C’est peut-être là que le marché de la défense peut apporter un éclairage intéres­sant. En effet, face à la com­plex­ité crois­sante des sys­tèmes, la con­duite des opéra­tions d’armement à tra­vers de grands pro­grammes a de plus en plus de dif­fi­cultés à cohab­iter avec des démarch­es d’exploration. Ces pro­jets exploratoires, car­ac­térisés par leur incer­ti­tude, doivent per­me­t­tre de réalis­er des boucles d’apprentissages, de men­er plusieurs développe­ments con­cour­ants, pour éviter d’être « tués » par la logique qual­ité-coût-délai de l’exploitation. Tout l’enjeu de l’écosystème de l’innovation de défense aujourd’hui est de per­me­t­tre de faire émerg­er de ces pro­jets exploratoires de véri­ta­bles ruptures.

Entre grands et petits acteurs, qu’en est-il de la concurrence pour les talents ? 

Le fac­teur humain est bien sûr cru­cial pour les armées comme pour les acteurs du monde de la défense. Si la ques­tion des effec­tifs est tou­jours impor­tante, qui plus est dans le con­texte géos­tratégique actuel, celle d’une mon­tée en gamme qual­i­ta­tive des pro­fils est cen­trale. L’acculturation aux nou­velles tech­nolo­gies est indis­pens­able pour faire face aux évo­lu­tions des métiers, des équipements, des organ­i­sa­tions. Dans les domaines de l’intelligence arti­fi­cielle, de la cyber­sécu­rité, ou des nan­otech­nolo­gies, de nom­breux métiers sont en ten­sion per­ma­nente.
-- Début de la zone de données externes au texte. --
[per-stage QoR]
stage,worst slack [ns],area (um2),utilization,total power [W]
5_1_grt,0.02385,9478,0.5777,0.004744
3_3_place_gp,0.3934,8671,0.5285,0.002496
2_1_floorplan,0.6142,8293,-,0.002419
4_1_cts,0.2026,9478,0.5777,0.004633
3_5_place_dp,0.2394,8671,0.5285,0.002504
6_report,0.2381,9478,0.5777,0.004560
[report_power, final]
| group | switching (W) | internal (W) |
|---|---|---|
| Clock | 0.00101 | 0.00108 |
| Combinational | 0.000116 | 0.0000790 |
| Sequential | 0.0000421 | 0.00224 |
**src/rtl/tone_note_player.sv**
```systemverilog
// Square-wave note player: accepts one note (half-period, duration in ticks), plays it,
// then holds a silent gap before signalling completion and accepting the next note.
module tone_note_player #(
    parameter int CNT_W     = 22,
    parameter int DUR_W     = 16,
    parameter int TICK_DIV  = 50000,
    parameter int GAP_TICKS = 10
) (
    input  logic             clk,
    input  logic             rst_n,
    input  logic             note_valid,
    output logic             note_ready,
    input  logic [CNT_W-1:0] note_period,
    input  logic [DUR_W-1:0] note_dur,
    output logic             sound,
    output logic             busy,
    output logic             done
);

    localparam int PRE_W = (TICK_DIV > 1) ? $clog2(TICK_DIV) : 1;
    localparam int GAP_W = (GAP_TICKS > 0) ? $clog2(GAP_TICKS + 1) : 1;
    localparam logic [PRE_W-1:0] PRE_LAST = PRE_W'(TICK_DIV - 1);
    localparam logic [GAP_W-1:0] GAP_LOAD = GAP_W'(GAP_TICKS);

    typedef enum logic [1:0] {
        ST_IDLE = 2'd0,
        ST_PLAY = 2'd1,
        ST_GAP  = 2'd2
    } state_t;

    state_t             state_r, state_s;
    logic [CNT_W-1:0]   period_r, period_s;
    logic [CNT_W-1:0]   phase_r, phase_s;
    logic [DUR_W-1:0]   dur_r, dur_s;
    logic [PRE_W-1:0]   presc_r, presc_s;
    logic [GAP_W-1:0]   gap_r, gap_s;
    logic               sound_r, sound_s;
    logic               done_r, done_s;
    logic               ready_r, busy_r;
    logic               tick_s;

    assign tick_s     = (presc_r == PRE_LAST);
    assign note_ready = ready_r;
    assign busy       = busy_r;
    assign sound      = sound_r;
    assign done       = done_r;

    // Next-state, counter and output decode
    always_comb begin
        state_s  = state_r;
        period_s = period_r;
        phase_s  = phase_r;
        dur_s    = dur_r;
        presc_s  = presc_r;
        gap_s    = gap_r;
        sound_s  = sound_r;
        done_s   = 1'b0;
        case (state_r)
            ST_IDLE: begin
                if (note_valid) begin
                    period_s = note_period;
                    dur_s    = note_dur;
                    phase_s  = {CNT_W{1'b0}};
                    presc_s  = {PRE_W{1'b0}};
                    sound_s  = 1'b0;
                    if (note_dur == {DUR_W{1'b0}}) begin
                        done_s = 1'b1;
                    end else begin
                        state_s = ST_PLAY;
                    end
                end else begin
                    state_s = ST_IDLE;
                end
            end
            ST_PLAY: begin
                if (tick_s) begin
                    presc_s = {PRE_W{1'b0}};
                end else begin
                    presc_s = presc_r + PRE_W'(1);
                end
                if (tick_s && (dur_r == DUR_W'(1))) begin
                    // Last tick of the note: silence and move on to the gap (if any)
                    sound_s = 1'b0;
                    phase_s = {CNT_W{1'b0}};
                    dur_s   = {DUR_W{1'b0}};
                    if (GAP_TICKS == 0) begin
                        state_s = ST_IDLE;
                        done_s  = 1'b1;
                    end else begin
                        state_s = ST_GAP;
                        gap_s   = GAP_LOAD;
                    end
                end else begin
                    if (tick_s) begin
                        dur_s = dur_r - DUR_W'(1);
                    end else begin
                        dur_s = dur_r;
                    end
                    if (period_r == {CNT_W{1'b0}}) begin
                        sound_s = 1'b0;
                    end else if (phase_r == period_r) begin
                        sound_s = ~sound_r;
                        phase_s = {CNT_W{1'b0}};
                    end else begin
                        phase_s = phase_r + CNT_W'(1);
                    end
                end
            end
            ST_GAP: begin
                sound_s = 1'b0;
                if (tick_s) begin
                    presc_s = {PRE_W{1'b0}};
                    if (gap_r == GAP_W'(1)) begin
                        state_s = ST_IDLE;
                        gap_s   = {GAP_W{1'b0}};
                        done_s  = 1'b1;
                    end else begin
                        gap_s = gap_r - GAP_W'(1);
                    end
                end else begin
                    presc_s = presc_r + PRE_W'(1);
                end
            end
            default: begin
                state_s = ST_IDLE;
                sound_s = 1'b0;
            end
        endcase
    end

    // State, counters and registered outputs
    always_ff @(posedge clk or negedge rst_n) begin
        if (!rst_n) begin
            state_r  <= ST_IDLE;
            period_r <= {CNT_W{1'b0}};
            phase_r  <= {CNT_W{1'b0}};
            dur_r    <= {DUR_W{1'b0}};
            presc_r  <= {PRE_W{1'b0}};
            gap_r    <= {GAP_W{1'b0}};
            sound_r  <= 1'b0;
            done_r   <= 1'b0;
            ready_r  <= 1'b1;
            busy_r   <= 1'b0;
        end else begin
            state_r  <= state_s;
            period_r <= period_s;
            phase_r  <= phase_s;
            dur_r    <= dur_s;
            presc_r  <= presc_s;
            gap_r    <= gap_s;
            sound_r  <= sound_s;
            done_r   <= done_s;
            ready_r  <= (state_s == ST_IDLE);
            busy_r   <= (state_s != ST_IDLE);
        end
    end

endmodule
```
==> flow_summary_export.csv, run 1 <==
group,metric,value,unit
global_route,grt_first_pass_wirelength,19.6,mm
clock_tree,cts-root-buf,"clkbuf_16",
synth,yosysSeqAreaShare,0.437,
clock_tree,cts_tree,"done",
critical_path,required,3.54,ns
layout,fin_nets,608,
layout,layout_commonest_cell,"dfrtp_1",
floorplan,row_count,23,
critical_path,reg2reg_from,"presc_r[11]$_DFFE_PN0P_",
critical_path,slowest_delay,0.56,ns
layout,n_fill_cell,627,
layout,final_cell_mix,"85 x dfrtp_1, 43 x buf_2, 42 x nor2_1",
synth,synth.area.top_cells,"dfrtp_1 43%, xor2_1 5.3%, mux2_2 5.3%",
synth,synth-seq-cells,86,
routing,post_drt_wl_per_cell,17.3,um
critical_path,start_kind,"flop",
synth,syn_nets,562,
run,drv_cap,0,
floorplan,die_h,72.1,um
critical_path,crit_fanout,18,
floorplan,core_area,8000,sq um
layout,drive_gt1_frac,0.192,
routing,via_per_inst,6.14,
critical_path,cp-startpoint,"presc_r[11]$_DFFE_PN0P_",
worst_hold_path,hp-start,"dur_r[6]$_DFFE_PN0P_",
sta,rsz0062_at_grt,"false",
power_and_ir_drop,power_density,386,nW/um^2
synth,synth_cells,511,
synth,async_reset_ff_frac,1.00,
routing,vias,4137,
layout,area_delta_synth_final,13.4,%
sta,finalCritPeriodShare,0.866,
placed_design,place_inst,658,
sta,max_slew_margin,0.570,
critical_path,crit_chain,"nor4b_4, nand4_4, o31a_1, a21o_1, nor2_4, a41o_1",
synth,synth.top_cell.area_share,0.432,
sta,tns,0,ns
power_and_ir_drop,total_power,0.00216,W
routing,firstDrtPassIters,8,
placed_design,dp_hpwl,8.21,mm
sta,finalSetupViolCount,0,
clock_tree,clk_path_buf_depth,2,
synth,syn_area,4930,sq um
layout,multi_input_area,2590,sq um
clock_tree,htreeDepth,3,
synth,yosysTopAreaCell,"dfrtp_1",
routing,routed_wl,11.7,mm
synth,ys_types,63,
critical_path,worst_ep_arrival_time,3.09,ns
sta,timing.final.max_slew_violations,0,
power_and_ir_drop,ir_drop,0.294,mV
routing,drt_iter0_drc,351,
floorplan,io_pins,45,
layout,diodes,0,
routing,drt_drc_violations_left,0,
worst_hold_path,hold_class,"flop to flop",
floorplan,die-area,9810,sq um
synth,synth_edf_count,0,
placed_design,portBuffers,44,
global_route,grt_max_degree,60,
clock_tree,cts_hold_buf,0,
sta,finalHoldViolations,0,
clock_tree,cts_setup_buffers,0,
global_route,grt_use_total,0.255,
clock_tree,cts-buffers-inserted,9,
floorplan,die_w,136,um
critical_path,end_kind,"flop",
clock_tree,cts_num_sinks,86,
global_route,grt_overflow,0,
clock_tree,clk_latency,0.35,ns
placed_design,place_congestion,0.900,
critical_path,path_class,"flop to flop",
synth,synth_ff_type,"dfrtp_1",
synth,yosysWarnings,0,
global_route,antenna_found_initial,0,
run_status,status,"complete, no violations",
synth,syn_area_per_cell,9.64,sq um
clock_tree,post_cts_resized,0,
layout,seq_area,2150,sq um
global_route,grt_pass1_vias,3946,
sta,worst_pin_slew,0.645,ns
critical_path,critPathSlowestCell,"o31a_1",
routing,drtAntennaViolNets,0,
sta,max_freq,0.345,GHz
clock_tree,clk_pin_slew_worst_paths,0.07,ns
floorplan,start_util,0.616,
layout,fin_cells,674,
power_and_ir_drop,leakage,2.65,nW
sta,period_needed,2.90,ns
### config.mk
export PLATFORM = sky130hd
export DESIGN_NAME = d_rca_pipe
export DESIGN_NICKNAME = d
export VERILOG_FILES = /design/src/rtl/d_rca_pkg.sv /design/src/rtl/d_rca_seg.sv /design/src/rtl/d_rca_pipe.sv
export SDC_FILE = /design/constraint.sdc
export NUM_CORES = 1
export LEC_CHECK = 0
export CORE_UTILIZATION = 59
export DETAILED_ROUTE_END_ITERATION = 6
export PLACE_DENSITY = 0.91
export SKIP_LAST_GASP = 1
export SYNTH_ARGS = -nofsm -noshare
export SYNTH_HDL_FRONTEND = slang
export SYNTH_SLANG_ARGS = --single-unit
### constraint.sdc
create_clock -name clk -period 4.45 [get_ports clk]
set_clock_uncertainty 0.2 [all_clocks]
set_input_delay 1.1125 -clock clk [delete_from_list [all_inputs] [get_ports clk]]
set_output_delay 1.1125 -clock clk [all_outputs]
set_load 0.01 [all_outputs]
La cyberdéfense est l’une des pri­or­ités affichées des armées en matière de recrute­ment. Et c’est à nou­veau ici que peut s’illustrer la puis­sance d’un écosys­tème ouvert, comme c’est le cas à Bruz près de Rennes, où col­la­borent étroite­ment acteurs publics (la Direc­tion générale de l’armement, le Com­Cy­ber) et privés (indus­triels et start-ups), y com­pris pour attir­er les talents.